Toda ideologia envolve pelo menos três elementos: prescrição, racionalismo e
idealização. Ideologias são construções racionais, isto é, nascem do exercício
intelectual. Elas prescrevem uma série de medidas a serem adotadas para a consecução
de um determinado fim, considerado como o "mais benéfico" para todos (ou para o
maior número de pessoas). Esse fim é idealizado e, portanto, os construtos ideológicos
priorizam a transformação ou mesmo a negação da realidade em nome de algo que
supostamente será desejável. O ideal de um mundo onde não há desigualdade de
nenhuma espécie e onde todas as relações humanas são pautadas pelo amor e pela
fraternidade é considerado, por muitos, como um fim pelo qual vale a pena adotar
qualquer meio. A "paz mundial", outro fim considerado altamente benéfico e desejável
para todos, exalta os melhores sentimentos de jovens e de candidatas a misses ao redor
do mundo.
Quando, através do exercício da razão, chega-se à elaboração de um conjunto de
princípios que, caso implementados, conduzirão a um fim desejado, tal como a uma
sociedade justa e fraterna, ou mesmo a um mundo livre de guerras, podemos estar diante
de uma ideologia. O fim idealizado não será, necessariamente, condizente com a
realidade. A razão, que é fundamental para a atividade científica, termina por negar a
própria possibilidade do conhecimento científico quando não está limitada pelo real.

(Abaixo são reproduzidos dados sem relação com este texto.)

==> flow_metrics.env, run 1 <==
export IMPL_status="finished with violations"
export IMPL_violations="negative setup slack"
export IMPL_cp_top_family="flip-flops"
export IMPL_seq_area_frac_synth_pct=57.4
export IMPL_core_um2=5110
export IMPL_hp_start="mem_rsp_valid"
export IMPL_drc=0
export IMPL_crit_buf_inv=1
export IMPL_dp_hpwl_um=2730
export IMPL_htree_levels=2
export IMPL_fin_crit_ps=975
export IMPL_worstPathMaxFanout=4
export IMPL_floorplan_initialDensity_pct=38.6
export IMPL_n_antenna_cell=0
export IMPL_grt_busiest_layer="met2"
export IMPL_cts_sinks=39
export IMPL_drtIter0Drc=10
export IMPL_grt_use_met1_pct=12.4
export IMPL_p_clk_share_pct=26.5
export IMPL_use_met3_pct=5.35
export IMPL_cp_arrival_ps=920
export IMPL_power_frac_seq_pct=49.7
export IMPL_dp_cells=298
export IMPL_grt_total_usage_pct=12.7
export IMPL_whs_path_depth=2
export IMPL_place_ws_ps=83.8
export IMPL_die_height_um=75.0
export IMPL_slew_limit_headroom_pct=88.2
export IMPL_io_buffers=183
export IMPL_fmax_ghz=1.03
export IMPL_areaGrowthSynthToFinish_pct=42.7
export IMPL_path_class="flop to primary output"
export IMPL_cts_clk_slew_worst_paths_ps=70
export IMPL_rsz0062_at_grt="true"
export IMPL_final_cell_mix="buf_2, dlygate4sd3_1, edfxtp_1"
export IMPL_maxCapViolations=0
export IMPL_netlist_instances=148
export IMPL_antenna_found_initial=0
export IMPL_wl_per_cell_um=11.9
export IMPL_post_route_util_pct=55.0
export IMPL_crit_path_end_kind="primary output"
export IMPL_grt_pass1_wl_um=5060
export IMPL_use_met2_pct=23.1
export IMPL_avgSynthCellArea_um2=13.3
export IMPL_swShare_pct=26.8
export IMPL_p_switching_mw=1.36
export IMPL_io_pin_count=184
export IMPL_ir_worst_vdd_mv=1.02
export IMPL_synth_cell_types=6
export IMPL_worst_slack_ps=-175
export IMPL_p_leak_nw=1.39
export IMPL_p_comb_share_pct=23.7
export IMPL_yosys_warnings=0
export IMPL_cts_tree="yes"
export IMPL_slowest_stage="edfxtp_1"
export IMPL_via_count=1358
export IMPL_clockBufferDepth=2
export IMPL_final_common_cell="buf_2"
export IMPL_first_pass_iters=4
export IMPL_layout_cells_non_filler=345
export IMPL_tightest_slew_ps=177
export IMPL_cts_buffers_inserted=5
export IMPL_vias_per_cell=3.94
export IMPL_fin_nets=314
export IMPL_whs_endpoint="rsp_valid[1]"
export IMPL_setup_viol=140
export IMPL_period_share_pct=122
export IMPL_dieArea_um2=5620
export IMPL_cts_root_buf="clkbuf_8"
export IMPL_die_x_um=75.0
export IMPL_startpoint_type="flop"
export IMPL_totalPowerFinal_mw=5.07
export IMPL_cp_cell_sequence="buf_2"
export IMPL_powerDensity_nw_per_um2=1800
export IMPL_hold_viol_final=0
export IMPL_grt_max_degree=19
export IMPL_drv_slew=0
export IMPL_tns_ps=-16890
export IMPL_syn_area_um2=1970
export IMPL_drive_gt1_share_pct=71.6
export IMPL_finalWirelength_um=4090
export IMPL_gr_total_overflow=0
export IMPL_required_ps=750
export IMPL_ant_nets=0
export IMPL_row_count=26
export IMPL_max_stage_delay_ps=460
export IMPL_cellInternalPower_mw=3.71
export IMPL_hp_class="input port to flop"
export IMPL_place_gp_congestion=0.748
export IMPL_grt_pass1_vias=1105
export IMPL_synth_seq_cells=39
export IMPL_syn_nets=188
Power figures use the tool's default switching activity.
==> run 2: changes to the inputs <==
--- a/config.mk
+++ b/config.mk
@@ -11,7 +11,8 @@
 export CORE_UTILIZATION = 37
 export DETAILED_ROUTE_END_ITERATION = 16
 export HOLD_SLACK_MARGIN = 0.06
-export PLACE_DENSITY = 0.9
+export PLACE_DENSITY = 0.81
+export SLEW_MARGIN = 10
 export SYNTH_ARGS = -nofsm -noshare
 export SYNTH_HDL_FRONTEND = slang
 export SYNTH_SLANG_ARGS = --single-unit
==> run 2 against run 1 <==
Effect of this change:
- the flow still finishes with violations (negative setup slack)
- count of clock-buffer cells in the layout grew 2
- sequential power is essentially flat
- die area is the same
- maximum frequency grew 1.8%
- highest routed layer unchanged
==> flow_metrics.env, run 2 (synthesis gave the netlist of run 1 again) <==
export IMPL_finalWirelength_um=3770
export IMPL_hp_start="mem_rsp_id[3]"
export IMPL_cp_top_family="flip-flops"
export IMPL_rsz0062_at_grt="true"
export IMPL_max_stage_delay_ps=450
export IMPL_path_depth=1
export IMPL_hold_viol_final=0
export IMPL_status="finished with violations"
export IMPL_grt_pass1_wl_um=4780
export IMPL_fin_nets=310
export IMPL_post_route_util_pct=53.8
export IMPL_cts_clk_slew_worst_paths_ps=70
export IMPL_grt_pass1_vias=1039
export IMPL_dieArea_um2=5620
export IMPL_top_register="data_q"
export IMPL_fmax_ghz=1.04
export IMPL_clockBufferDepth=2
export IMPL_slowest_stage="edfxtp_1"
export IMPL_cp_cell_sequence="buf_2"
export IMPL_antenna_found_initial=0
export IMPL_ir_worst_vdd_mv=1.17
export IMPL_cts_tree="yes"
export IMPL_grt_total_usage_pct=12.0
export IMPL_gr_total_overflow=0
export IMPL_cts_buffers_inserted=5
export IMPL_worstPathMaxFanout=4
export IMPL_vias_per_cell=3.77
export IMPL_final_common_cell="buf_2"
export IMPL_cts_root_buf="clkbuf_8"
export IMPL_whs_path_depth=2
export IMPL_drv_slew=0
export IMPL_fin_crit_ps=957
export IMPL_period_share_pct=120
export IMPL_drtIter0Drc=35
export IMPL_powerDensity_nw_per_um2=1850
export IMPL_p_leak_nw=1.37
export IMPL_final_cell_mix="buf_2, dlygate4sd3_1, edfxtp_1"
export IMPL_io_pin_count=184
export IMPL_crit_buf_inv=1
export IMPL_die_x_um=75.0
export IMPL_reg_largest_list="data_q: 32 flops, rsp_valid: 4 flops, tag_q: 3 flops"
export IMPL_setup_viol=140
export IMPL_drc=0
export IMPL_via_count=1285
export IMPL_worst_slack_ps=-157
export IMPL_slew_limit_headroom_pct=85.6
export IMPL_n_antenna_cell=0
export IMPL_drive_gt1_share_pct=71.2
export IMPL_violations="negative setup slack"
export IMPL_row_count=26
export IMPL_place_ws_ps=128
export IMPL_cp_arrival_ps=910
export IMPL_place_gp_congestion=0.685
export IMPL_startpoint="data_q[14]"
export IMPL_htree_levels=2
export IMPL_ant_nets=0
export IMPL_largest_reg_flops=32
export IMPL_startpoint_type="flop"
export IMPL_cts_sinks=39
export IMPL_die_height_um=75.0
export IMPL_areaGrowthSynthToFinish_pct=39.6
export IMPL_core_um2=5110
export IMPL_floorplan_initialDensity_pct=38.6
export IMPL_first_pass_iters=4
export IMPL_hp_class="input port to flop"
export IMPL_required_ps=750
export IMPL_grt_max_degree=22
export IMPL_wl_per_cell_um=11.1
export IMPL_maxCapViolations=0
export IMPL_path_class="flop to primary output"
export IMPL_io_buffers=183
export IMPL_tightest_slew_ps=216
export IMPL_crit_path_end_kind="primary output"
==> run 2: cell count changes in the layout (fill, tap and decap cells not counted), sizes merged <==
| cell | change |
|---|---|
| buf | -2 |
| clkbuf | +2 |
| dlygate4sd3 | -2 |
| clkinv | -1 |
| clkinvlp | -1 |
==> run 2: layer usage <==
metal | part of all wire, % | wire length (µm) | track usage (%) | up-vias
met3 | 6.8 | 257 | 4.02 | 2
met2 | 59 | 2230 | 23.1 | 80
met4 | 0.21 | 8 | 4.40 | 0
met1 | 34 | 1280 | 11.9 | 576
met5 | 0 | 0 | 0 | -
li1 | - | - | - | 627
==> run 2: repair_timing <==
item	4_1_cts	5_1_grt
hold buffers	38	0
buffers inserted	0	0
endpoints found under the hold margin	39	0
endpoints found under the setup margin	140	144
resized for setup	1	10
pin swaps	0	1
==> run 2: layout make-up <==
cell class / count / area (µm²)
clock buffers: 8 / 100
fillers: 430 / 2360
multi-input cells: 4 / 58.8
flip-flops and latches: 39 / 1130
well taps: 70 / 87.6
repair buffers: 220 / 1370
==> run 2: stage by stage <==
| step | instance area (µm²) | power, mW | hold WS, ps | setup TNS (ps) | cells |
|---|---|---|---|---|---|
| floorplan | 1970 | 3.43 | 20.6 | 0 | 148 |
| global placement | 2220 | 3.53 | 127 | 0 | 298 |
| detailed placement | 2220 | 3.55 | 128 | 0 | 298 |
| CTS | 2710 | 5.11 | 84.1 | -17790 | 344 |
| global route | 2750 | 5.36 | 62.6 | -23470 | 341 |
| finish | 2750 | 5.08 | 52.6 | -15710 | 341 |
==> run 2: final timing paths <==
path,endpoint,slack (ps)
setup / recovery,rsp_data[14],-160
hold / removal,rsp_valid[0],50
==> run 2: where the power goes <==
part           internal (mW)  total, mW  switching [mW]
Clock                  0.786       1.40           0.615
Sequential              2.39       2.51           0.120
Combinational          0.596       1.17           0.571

Além do mais, a afirmação de que as coisas "deveriam ser" de uma determinada
maneira confere ao postulante um alto grau de arrogância. Afinal, por que um certo
indivíduo deverá saber o que é melhor para os demais?

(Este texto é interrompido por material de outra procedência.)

**config.mk**
```make
export PLATFORM = sky130hd
export DESIGN_NAME = host_frame_writer
export DESIGN_NICKNAME = d
export VERILOG_FILES = /design/src/frame_pkg.sv /design/src/frame_tx_fifo.sv /design/src/frame_position_counter.sv /design/src/frame_writer_fsm.sv /design/src/frame_request_builder.sv /design/src/host_frame_writer.sv
export SDC_FILE = /design/constraint.sdc
export NUM_CORES = 1
export LEC_CHECK = 0
export CAP_MARGIN = 20
export CORE_MARGIN = 2
export CORE_UTILIZATION = 50
export CTS_BUF_LIST = sky130_fd_sc_hd__clkbuf_16
export DETAILED_ROUTE_END_ITERATION = 6
export DONT_BUFFER_PORTS = 1
export HOLD_SLACK_MARGIN = 0.15
export SKIP_LAST_GASP = 1
export SLEW_MARGIN = 0
export SYNTH_ARGS = -nofsm -noshare
export SYNTH_HDL_FRONTEND = slang
export SYNTH_SLANG_ARGS = --single-unit
```
**constraint.sdc**
```tcl
create_clock -name clk -period 16.5 [get_ports clk]
set_clock_uncertainty 0.2 [all_clocks]
set_input_delay 0.825 -clock clk [delete_from_list [all_inputs] [get_ports clk]]
set_output_delay 0.825 -clock clk [all_outputs]
set_load 0.01 [all_outputs]
```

Quem se compromete com a causa de construir uma sociedade justa, fraterna e
harmoniosa está apenas defendendo a imposição, à humanidade inteira, do que uma
certa pessoa ou um grupo limitado de pessoas entende por justiça, fraternidade e
harmonia, a partir de uma série de mecanismos racionais que não têm comprometimento
algum com a realidade. Quem não sabe realmente o que está fazendo, isto é, quem
apenas adere a uma determinada corrente ideológica por impulso altruísta, está sendo
ingênuo. Assim, quem realmente acredita na possibilidade de construir um "outro
mundo possível" é tão cândido quanto quem realmente acredita que "o livre comércio
vai pacificar o mundo".
O que nos resta quando nos afastamos das ideologias? Resta-nos o desejo de
compreender melhor como o mundo funciona, para a partir daí identificar as melhores
possibilidades para o desenvolvimento, a prosperidade e o bem-estar. É possível,
portanto, ser prescritivo sem ser ideológico. Para tanto, há que ter a humildade de não
colocar a razão acima da realidade e de ater-se ao que "é" em vez de defender o que se
acredita que "deveria ser".
Os intelectuais "pop" que satanizam, vilipendiam e demonizam a globalização
econômica, por considerá-la assimétrica e excludente, estão comprometidos com
construções ideológicas tanto quanto os intelectuais (geralmente "não-pop") que
defendem a globalização por considerá-la um caminho para a paz mundial. Sonhos (ou
delírios) à parte, o processo de globalização econômica é real. Podemos gostar dela ou
não, porém buscar compreendê-la, antes de tentar modificá-la, é um compromisso
responsável com a honestidade intelectual.